» Task item: Count how many lines of the listing contain "scale", then give that number and nothing more.

» Recorded information:

Context: an optimization exercise on an open-source flow, tuned for small area, a short achievable clock period and few clock cycles. The choices shown serve that exercise and are no tape-out recipe. Where RTL was checked, it was by simulation tests only, not by an equivalence proof against the original. Power figures rest on the tool's default switching activity, not on a simulated workload.

Design hcid_decoder, start of the top module:
module hcid_decoder (
    input  wire         clk,
    input  wire         rst,
    input  wire         in_valid,
    output wire         in_ready,
    input  wire [7:0]   in_char,
    output wire         out_valid,
    input  wire         out_ready,
    output wire [23:0]  out_prefix,      
    output wire [319:0] out_cw,          
    output wire [39:0]  out_bera,        
    output reg  [5:0]   out_count,       
    output reg          out_case_lost,   
    output reg          out_eof          
);
For scale: ~740 cells after synthesis, ~430 flip-flops, roughly 410 I/O pins.
clock: 18.0 ns
lec_check: 0
cap_margin: 20
core_margin: 2
core_utilization: 60
cts_buf_list: sky130_fd_sc_hd__clkbuf_8
cts_cluster_diameter: 55
cts_cluster_size: 16
slew_margin: 20
standard.sh (not shown) runs the stock make flow with config.mk's settings and CLKGATE_MAP_FILE= SYNTH_SCRIPT=/design/flow/synth_recipe.tcl, a recipe that flattens the netlist after the stock synthesis.
==> flow/flow/run.sh <==
#!/bin/bash
set -euo pipefail
export BUFFER_PORTS_ARGS="-buffer_cell sky130_fd_sc_hd__buf_1"
export CTS_ARGS="-sink_clustering_enable -repair_clock_nets -sink_clustering_size 30 -sink_clustering_max_diameter 100 -buf_list sky130_fd_sc_hd__clkbuf_16 -dont_use_dummy_load"
export SETUP_SLACK_MARGIN=13.2
bash standard.sh BUFFER_PORTS_ARGS="$BUFFER_PORTS_ARGS" CTS_ARGS="$CTS_ARGS" SETUP_SLACK_MARGIN="$SETUP_SLACK_MARGIN" finish > orfs_flow.log 2>&1
The starting point passed the timing, DRC and antenna checks.
Testbench counts at the start, summed over its fixed seeds: cycles 75,624.
Rerun with:
==> flow/flow/run.sh (replaced) <==
#!/bin/bash
set -euo pipefail
export BUFFER_PORTS_ARGS="-buffer_cell sky130_fd_sc_hd__buf_1"
export CTS_ARGS="-sink_clustering_enable -repair_clock_nets -sink_clustering_size 30 -sink_clustering_max_diameter 100 -buf_list sky130_fd_sc_hd__clkbuf_16 -dont_use_dummy_load -num_static_layers 1"
export SETUP_SLACK_MARGIN=13.2
bash standard.sh BUFFER_PORTS_ARGS="$BUFFER_PORTS_ARGS" CTS_ARGS="$CTS_ARGS" SETUP_SLACK_MARGIN="$SETUP_SLACK_MARGIN" finish > orfs_flow.log 2>&1
- CTS_BUF_LIST: sky130_fd_sc_hd__clkbuf_8 -> unset
- CTS_CLUSTER_DIAMETER: 55 -> unset
- CTS_CLUSTER_SIZE: 16 -> unset
Result: The changed run produced a clean layout; synthesized cell count is unchanged; total power is about the same; clock-buffer cell count stays the same; worst hold slack is about the same; routed wire length hardly moves; sequential share of layout area does not change; core utilization stays the same; final cell count stays the same; setup slack stays flat.
Rerun with:
==> flow/flow/run.sh (replaced) <==
#!/bin/bash
# Own layout flow: the standard ORFS flow, with the port buffers that
# global placement inserts made from sky130_fd_sc_hd__buf_1 instead of the
# cell buffer_ports picks by itself. Everything else is the standard flow.
set -euo pipefail
export BUFFER_PORTS_ARGS="-buffer_cell sky130_fd_sc_hd__buf_1"
bash standard.sh BUFFER_PORTS_ARGS="$BUFFER_PORTS_ARGS" finish > orfs_flow.log 2>&1
- CTS_BUF_LIST: unset -> sky130_fd_sc_hd__clkbuf_8
- CTS_CLUSTER_DIAMETER: unset -> 55
- CTS_CLUSTER_SIZE: unset -> 16
After rerunning:
- The changed run finished with timing, DRC and antenna clean
- fmax came out lower by 2.5%
- final cell count came out higher by 2.5%
- synthesized area stays the same
- sequential share of layout area came out lower by 0.93 points
- total power came out higher by 4.9%
- first-iteration DRC count came out lower by 17%
- hold slack gets better by 0.046 ns

========
== rev 12 ==
Another version of the RTL of hcid_decoder (not shown whole).
For scale: ~420 flip-flops, roughly 0.015 sq mm of cells after synthesis.
==> flow/design.v (excerpt) <==
module hcid_decoder (
    input  wire         clk,
    input  wire         rst,
    input  wire         in_valid,
    output wire         in_ready,
    input  wire [7:0]   in_char,
    output wire         out_valid,
    input  wire         out_ready,
    output wire [23:0]  out_prefix,      
    output wire [319:0] out_cw,          
    output wire [39:0]  out_bera,        
    output reg  [5:0]   out_count,       
    output reg          out_case_lost,   
    output reg          out_eof          
);
==> flow/config.mk <==
export PLATFORM = sky130hd
export DESIGN_NAME = hcid_decoder
export DESIGN_NICKNAME = hcid_decoder
export VERILOG_FILES = /design/flow/design.v
export SDC_FILE = /design/flow/constraint.sdc
export NUM_CORES = 4
export LEC_CHECK = 0
export ABC_AREA = 1
export CAP_MARGIN = 20
export CORE_MARGIN = 2
export CORE_UTILIZATION = 40
export SLEW_MARGIN = 20
==> flow/constraint.sdc <==
create_clock -name core_clock -period 18.0 [get_ports {clk}]
set_input_delay 3.6000 -clock core_clock [delete_from_list [all_inputs] [get_ports {clk}]]
set_output_delay 3.6000 -clock core_clock [all_outputs]
set_load 0.01 [all_outputs]
==> flow/flow/run.sh <==
#!/bin/bash
# Own layout flow: the standard ORFS flow, with the port buffers that
# global placement inserts made from sky130_fd_sc_hd__buf_1 instead of the
# cell buffer_ports picks by itself. Everything else is the standard flow.
set -euo pipefail
export BUFFER_PORTS_ARGS="-buffer_cell sky130_fd_sc_hd__buf_1"
bash standard.sh BUFFER_PORTS_ARGS="$BUFFER_PORTS_ARGS" finish > orfs_flow.log 2>&1
Testbench counts of rev 12, summed over its fixed seeds: cycles 75,624.
--- input diff rev 12..rev 13 ---
--- a/flow/config.mk
+++ b/flow/config.mk
@@ -7,3 +7,3 @@
 export LEC_CHECK = 0
-export ABC_AREA = 1
+export ABC_CLOCK_PERIOD_IN_PS = 2500
 export CAP_MARGIN = 20
==> comparison <==
Status | rev 13 and rev 12 | clean
Slew of the pin with the lowest slew margin (higher): rev 12
Number of cells traversed by the worst register-to-register path up 7 in rev 13 wrt rev 12
[rev 13] synthesized instance count fell about 13% relative to rev 12
Compared with rev 12, in rev 13 global-route usage decreased by 0.16 points relative to the old numbers; share of the synthesized netlist area taken by xor and xnor gates increased by 0.47 points relative to the old numbers; placement-stage worst setup slack decreased by 170 ps relative to the old numbers; post-layout net count decreased by 135 relative to the old numbers.

========
hcid_decoder with an RTL version that a note above also has.
Size in the first run: about 840 cells after synthesis, roughly 430 flip-flops, roughly 410 I/O pins.
clock: 18.0 ns
lec_check: 0
abc_area: 1
cap_margin: 20
core_margin: 2
core_utilization: 60
slew_margin: 20
==> flow/flow/run.sh <==
#!/bin/bash
set -euo pipefail
export BUFFER_PORTS_ARGS="-buffer_cell sky130_fd_sc_hd__buf_1"
export CTS_ARGS="-sink_clustering_enable -repair_clock_nets -sink_clustering_size 30 -sink_clustering_max_diameter 100 -buf_list sky130_fd_sc_hd__clkbuf_16 -dont_use_dummy_load"
export SETUP_SLACK_MARGIN=13.2
bash standard.sh BUFFER_PORTS_ARGS="$BUFFER_PORTS_ARGS" CTS_ARGS="$CTS_ARGS" SETUP_SLACK_MARGIN="$SETUP_SLACK_MARGIN" finish > orfs_flow.log 2>&1
The starting point completed without violations.
Testbench counts at the start, summed over its fixed seeds: cycles 75,624.
==> next run, changes <==
ABC_AREA = unset   (was 1)
CORE_UTILIZATION = 70   (was 60)
After rerunning: The new run completed with no timing, DRC or antenna violations; count of clock-buffer cells in the layout is unchanged; global-route usage rises by 6.6 points; register-to-register slack gets worse by 0.29 ns; clock skew falls by 0.024 ns; setup slack gets worse by 0.013 ns; via count rises slightly; wire length rises by a few percent; sequential power hardly moves; non-clock buffer count falls by 3; power hardly moves.
==> next run, changes <==
--- a/flow/flow/run.sh
+++ b/flow/flow/run.sh
@@ -1,2 +1,10 @@
 #!/bin/bash
+# Own layout flow: the standard ORFS flow (standard.sh, unchanged
+# synthesis, floorplan, power grid, placement, routing), with three
+# changes to how the layout is made:
+#  - the port buffers that global placement inserts on every input and
+#    output are sky130_fd_sc_hd__buf_1 instead of the cell buffer_ports
+#    picks by itself (a 10 um2 delay buffer);
+#  - clock tree synthesis clusters up to 30 flip-flops per clkbuf_16 leaf
+#    buffer and inserts no dummy loads;
 set -euo pipefail
CORE_UTILIZATION = 60   (was 70)
What happened:
- The changed run completed with no timing, DRC or antenna violations
- synthesized area stays the same
- wire length drops by roughly a tenth
- maximum frequency climbs slightly
- clock power drops slightly
- core utilization drops by 11 points

========
Setup of run a:
Another version of the RTL of hcid_decoder (not shown whole).
Size: roughly 410 I/O pins.
==> flow/config.mk <==
export PLATFORM = sky130hd
export DESIGN_NAME = hcid_decoder
export DESIGN_NICKNAME = hcid_decoder
export VERILOG_FILES = /design/flow/design.v
export SDC_FILE = /design/flow/constraint.sdc
export NUM_CORES = 4
export LEC_CHECK = 0
export CAP_MARGIN = 20
export CORE_ASPECT_RATIO = 0.5
export CORE_MARGIN = 2
export CORE_UTILIZATION = 60
export CTS_BUF_LIST = sky130_fd_sc_hd__clkbuf_8
export CTS_CLUSTER_DIAMETER = 55
export CTS_CLUSTER_SIZE = 16
export SLEW_MARGIN = 20
==> flow/constraint.sdc <==
create_clock -name core_clock -period 18.0 [get_ports {clk}]
set_input_delay 3.6000 -clock core_clock [delete_from_list [all_inputs] [get_ports {clk}]]
set_output_delay 3.6000 -clock core_clock [all_outputs]
set_load 0.01 [all_outputs]
==> flow/flow/run.sh <==
#!/bin/bash
# Own layout flow: the standard ORFS flow, with the port buffers that
# global placement inserts made from sky130_fd_sc_hd__buf_1 instead of the
# cell buffer_ports picks by itself. Everything else is the standard flow.
set -euo pipefail
export BUFFER_PORTS_ARGS="-buffer_cell sky130_fd_sc_hd__buf_1"
bash standard.sh BUFFER_PORTS_ARGS="$BUFFER_PORTS_ARGS" finish > orfs_flow.log 2>&1
Run a reached the end of the flow, and the finished layout is clean on the timing, DRC and antenna checks.
## Diff of input files: run b against run a
- swapping 0.5 for 0.25 in CORE_ASPECT_RATIO
==> run summary <==
Run a has a lower net switching power of the design than run b.
The run showing the smaller aggregate global-route resource usage is run b.
Relative to run a, final core utilization increased by 0.36 points in run b.
Between run b and run a, the power consumed by combinational cells is higher for run a.
Sort run b and run a by mean routed wirelength per cell desc -> top: run a
Function was not checked in any run of this note: the RTL went through the layout flow alone.

========
hcid_decoder with an RTL version that a note above also has.
Size in the first run: roughly 740 cells after synthesis, ~410 I/O pins, roughly 0.015 mm2 of cells after synthesis.
// hcid_decoder
module hcid_decoder (
    input  wire         clk,
    input  wire         rst,
    input  wire         in_valid,
    output wire         in_ready,
    input  wire [7:0]   in_char,
    output wire         out_valid,
    input  wire         out_ready,
    output wire [23:0]  out_prefix,      
    output wire [319:0] out_cw,          
    output wire [39:0]  out_bera,        
    output reg  [5:0]   out_count,       
    output reg          out_case_lost,   
    output reg          out_eof          
);
    reg  [7:0] a_c;          
    reg        a_v;
    reg  [5:0] idx;          
    reg        ov;           
    reg        rdy;          
    assign in_ready  = rdy;
    assign out_valid = ov;
    wire [7:0] a_t;          
    hcid_tlcorr u_tl (.c(a_c), .t(a_t));
    wire [4:0] sym    = a_t[4:0];
    wire       letter = a_t[5];
    wire       upper  = a_t[6];
    wire       era    = a_t[7];
    wire consume = a_v && !(ov && idx != 6'd0);
    wire accept  = in_valid && rdy;
    wire last    = (idx == 6'd62);
    wire [5:0] idx_n = consume ? (last ? 6'd0 : idx + 6'd1) : idx;
    wire ov_n   = (ov && !out_ready) || (consume && last);
    always @(posedge clk) begin
        if (accept) a_c <= in_char;
        if (rst) begin
            a_v <= 1'b0;
            idx <= 6'd0;
            ov  <= 1'b0;
            rdy <= 1'b1;
        end else begin
            a_v <= accept || (a_v && !consume);
            idx <= idx_n;
            ov  <= ov_n;
            rdy <= !(ov_n && idx_n != 6'd0);
        end
    end
    reg  [309:0] st;
    reg  [4:0]   p;
    reg  [1:0]   t2;
    reg          mk;         
    reg  [35:0]  be;         
    wire [2:0] lb    = {idx[2] ^ idx[0], idx[1], idx[0]};
    wire       emit  = lb[2] | (lb[1] & lb[0]);
    wire       mk_in = (lb != 3'd0) && mk;
    wire       mk_b  = mk_in || era;         
    wire       cw_b  = (idx >= 6'd5);        
    wire       zap   = emit && cw_b && mk_b;
    reg  [11:0] wmask;       
    integer j;
    always @* begin
        for (j = 0; j < 12; j = j + 1)
  ...
==> flow/config.mk <==
export PLATFORM = sky130hd
export DESIGN_NAME = hcid_decoder
export DESIGN_NICKNAME = hcid_decoder
export VERILOG_FILES = /design/flow/design.v
export SDC_FILE = /design/flow/constraint.sdc
export NUM_CORES = 4
export LEC_CHECK = 0
export CAP_MARGIN = 20
export CORE_MARGIN = 2
export CORE_UTILIZATION = 60
export SLEW_MARGIN = 20
==> flow/constraint.sdc <==
create_clock -name core_clock -period 18.0 [get_ports {clk}]
set_input_delay 3.6000 -clock core_clock [delete_from_list [all_inputs] [get_ports {clk}]]
set_output_delay 3.6000 -clock core_clock [all_outputs]
set_load 0.01 [all_outputs]
==> flow/flow/run.sh <==
#!/bin/bash
set -euo pipefail
export BUFFER_PORTS_ARGS="-buffer_cell sky130_fd_sc_hd__buf_1"
export CTS_ARGS="-sink_clustering_enable -repair_clock_nets -sink_clustering_size 30 -sink_clustering_max_diameter 100 -buf_list sky130_fd_sc_hd__clkbuf_16 -dont_use_dummy_load"
export SETUP_SLACK_MARGIN=13.3
bash standard.sh BUFFER_PORTS_ARGS="$BUFFER_PORTS_ARGS" CTS_ARGS="$CTS_ARGS" SETUP_SLACK_MARGIN="$SETUP_SLACK_MARGIN" finish > orfs_flow.log 2>&1
The starting point completed with no timing, DRC or antenna violations.
Testbench counts at the start, summed over its fixed seeds: cycles 75,624.
Then changed:
==> flow/flow/run.sh (replaced) <==
#!/bin/bash
# Own layout flow: the standard ORFS flow, with the port buffers that
# global placement inserts made from sky130_fd_sc_hd__buf_1 instead of the
# cell buffer_ports picks by itself, and clock tree synthesis options of
# our own. Everything else is the standard flow.
set -euo pipefail
export BUFFER_PORTS_ARGS="-buffer_cell sky130_fd_sc_hd__buf_1"
export CTS_ARGS="-sink_clustering_enable -repair_clock_nets -sink_clustering_size 30 -sink_clustering_max_diameter 100 -buf_list sky130_fd_sc_hd__clkbuf_16 -dont_use_dummy_load"
bash standard.sh BUFFER_PORTS_ARGS="$BUFFER_PORTS_ARGS" CTS_ARGS="$CTS_ARGS" finish > orfs_flow.log 2>&1
--- a/flow/config.mk
+++ b/flow/config.mk
@@ -10,2 +10,5 @@
 export CORE_UTILIZATION = 60
+export CTS_BUF_LIST = sky130_fd_sc_hd__clkbuf_8
+export CTS_CLUSTER_DIAMETER = 55
+export CTS_CLUSTER_SIZE = 16
 export SLEW_MARGIN = 20
=>
- worst hold slack loses 0.0061 ns
- utilization decreases by 9.3 points
- flip-flop and latch count does not change
- sequential power stays flat
- non-clock buffer count falls by 213
- wire length falls by 12%
Then changed:
==> flow/flow/run.sh (replaced) <==
#!/bin/bash
# Own layout flow: the standard ORFS flow (standard.sh, unchanged
# synthesis, floorplan, power grid, placement, routing), with three
# changes to how the layout is made:
#  - the port buffers that global placement inserts on every input and
#    output are sky130_fd_sc_hd__buf_1 instead of the cell buffer_ports
#    picks by itself (a 10 um2 delay buffer);
#  - clock tree synthesis clusters up to 30 flip-flops per clkbuf_16 leaf
#    buffer and inserts no dummy loads;
set -euo pipefail
export BUFFER_PORTS_ARGS="-buffer_cell sky130_fd_sc_hd__buf_1"
export CTS_ARGS="-sink_clustering_enable -repair_clock_nets -sink_clustering_size 30 -sink_clustering_max_diameter 100 -buf_list sky130_fd_sc_hd__clkbuf_16 -dont_use_dummy_load"
export SETUP_SLACK_MARGIN=13.2
bash standard.sh BUFFER_PORTS_ARGS="$BUFFER_PORTS_ARGS" CTS_ARGS="$CTS_ARGS" SETUP_SLACK_MARGIN="$SETUP_SLACK_MARGIN" finish > orfs_flow.log 2>&1
--- a/flow/config.mk
+++ b/flow/config.mk
@@ -9,6 +9,3 @@
 export CORE_MARGIN = 2
-export CORE_UTILIZATION = 60
-export CTS_BUF_LIST = sky130_fd_sc_hd__clkbuf_8
-export CTS_CLUSTER_DIAMETER = 55
-export CTS_CLUSTER_SIZE = 16
+export CORE_UTILIZATION = 55
 export SLEW_MARGIN = 20
The new run finished clean.
Final cell count climbs by 0.61%.
Routed wire length climbs by 2.3%.
Core utilization drops by 5.3 points.
Synthesized cell count does not change.
Setup slack gains 0.050 ns.
Power hardly moves.
Hold slack gains 0.037 ns.
Then changed:
==> flow/flow/run.sh (replaced) <==
#!/bin/bash
set -euo pipefail
export BUFFER_PORTS_ARGS="-buffer_cell sky130_fd_sc_hd__buf_1"
export CTS_ARGS="-sink_clustering_enable -repair_clock_nets -sink_clustering_size 30 -sink_clustering_max_diameter 100 -buf_list sky130_fd_sc_hd__clkbuf_16 -dont_use_dummy_load"
export SETUP_SLACK_MARGIN=13.25
bash standard.sh BUFFER_PORTS_ARGS="$BUFFER_PORTS_ARGS" CTS_ARGS="$CTS_ARGS" SETUP_SLACK_MARGIN="$SETUP_SLACK_MARGIN" finish > orfs_flow.log 2>&1
--- a/flow/config.mk
+++ b/flow/config.mk
@@ -9,3 +9,3 @@
 export CORE_MARGIN = 2
-export CORE_UTILIZATION = 55
+export CORE_UTILIZATION = 60
 export SLEW_MARGIN = 20
Critical path depth is unchanged.
Synthesized area is unchanged.
Power is about the same.
Hold slack got worse by 0.032 ns.
Sequential power stays flat.
Cell area rises by a few percent.
Core utilization climbs by 6.9 points.
Non-clock buffer count grows by 44.

afterwards: timing with drivers on the ports:
In the flow no input, the clock included, has a driving cell. The finished layouts below were timed again as built, in two steps. Step 1 assumes that a clkbuf_16 drives the clock port and a buf_2 every other input. Step 2, shift: input delay + t, output delay - t, t = (earliest + latest rising clock arrival at the registers) / 2. This alone moves slack from input paths to output paths. a / b / c = ideal ports / drivers / drivers and shift; a / b = the first two.
| run | t, ns | setup WS [ns] | worst data-port slew with drivers (ns) |
|---|---|---|---|
| the first run of note 1 | 0.538 | 13.249 / 13.199 / 13.614 | 0.04 |
| the second run of note 1 | 0.539 | 13.249 / 13.199 / 13.615 | 0.04 |
| the third run of note 1 | 0.578 | 13.127 / 13.079 / 13.614 | 0.03 |
| rev 12 | 0.611 | 13.040 / 13.064 / 12.453 | 0.04 |
| rev 13 | 0.603 | 12.832 / 12.832 / 12.301 | 0.05 |
| the first run of note 3 | 0.544 | 13.211 / 13.161 / 13.646 | 0.03 |
| the second run of note 3 | 0.557 | 13.198 / 13.149 / 13.558 | 0.03 |
| the third run of note 3 | 0.538 | 13.249 / 13.199 / 13.614 | 0.04 |
| run a | 0.670 | 13.053 / 13.008 / 13.407 | 0.03 |
| run b | 0.684 | 13.001 / 12.949 / 13.393 | 0.03 |
| the first run of note 5 | 0.543 | 13.248 / 13.197 / 13.653 | 0.04 |
| the second run of note 5 | 0.541 | 13.164 / 13.114 / 13.622 | 0.03 |
| the third run of note 5 | 0.553 | 13.215 / 13.165 / 13.636 | 0.03 |
| the fourth run of note 5 | 0.537 | 13.267 / 13.217 / 13.649 | 0.04 |
After both steps every run listed still meets setup and hold. For rev 12, which loses most, drivers alone change the setup slack by +0.024 ns; drivers and shift together by -0.587 ns.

» Answer for this exercise: 2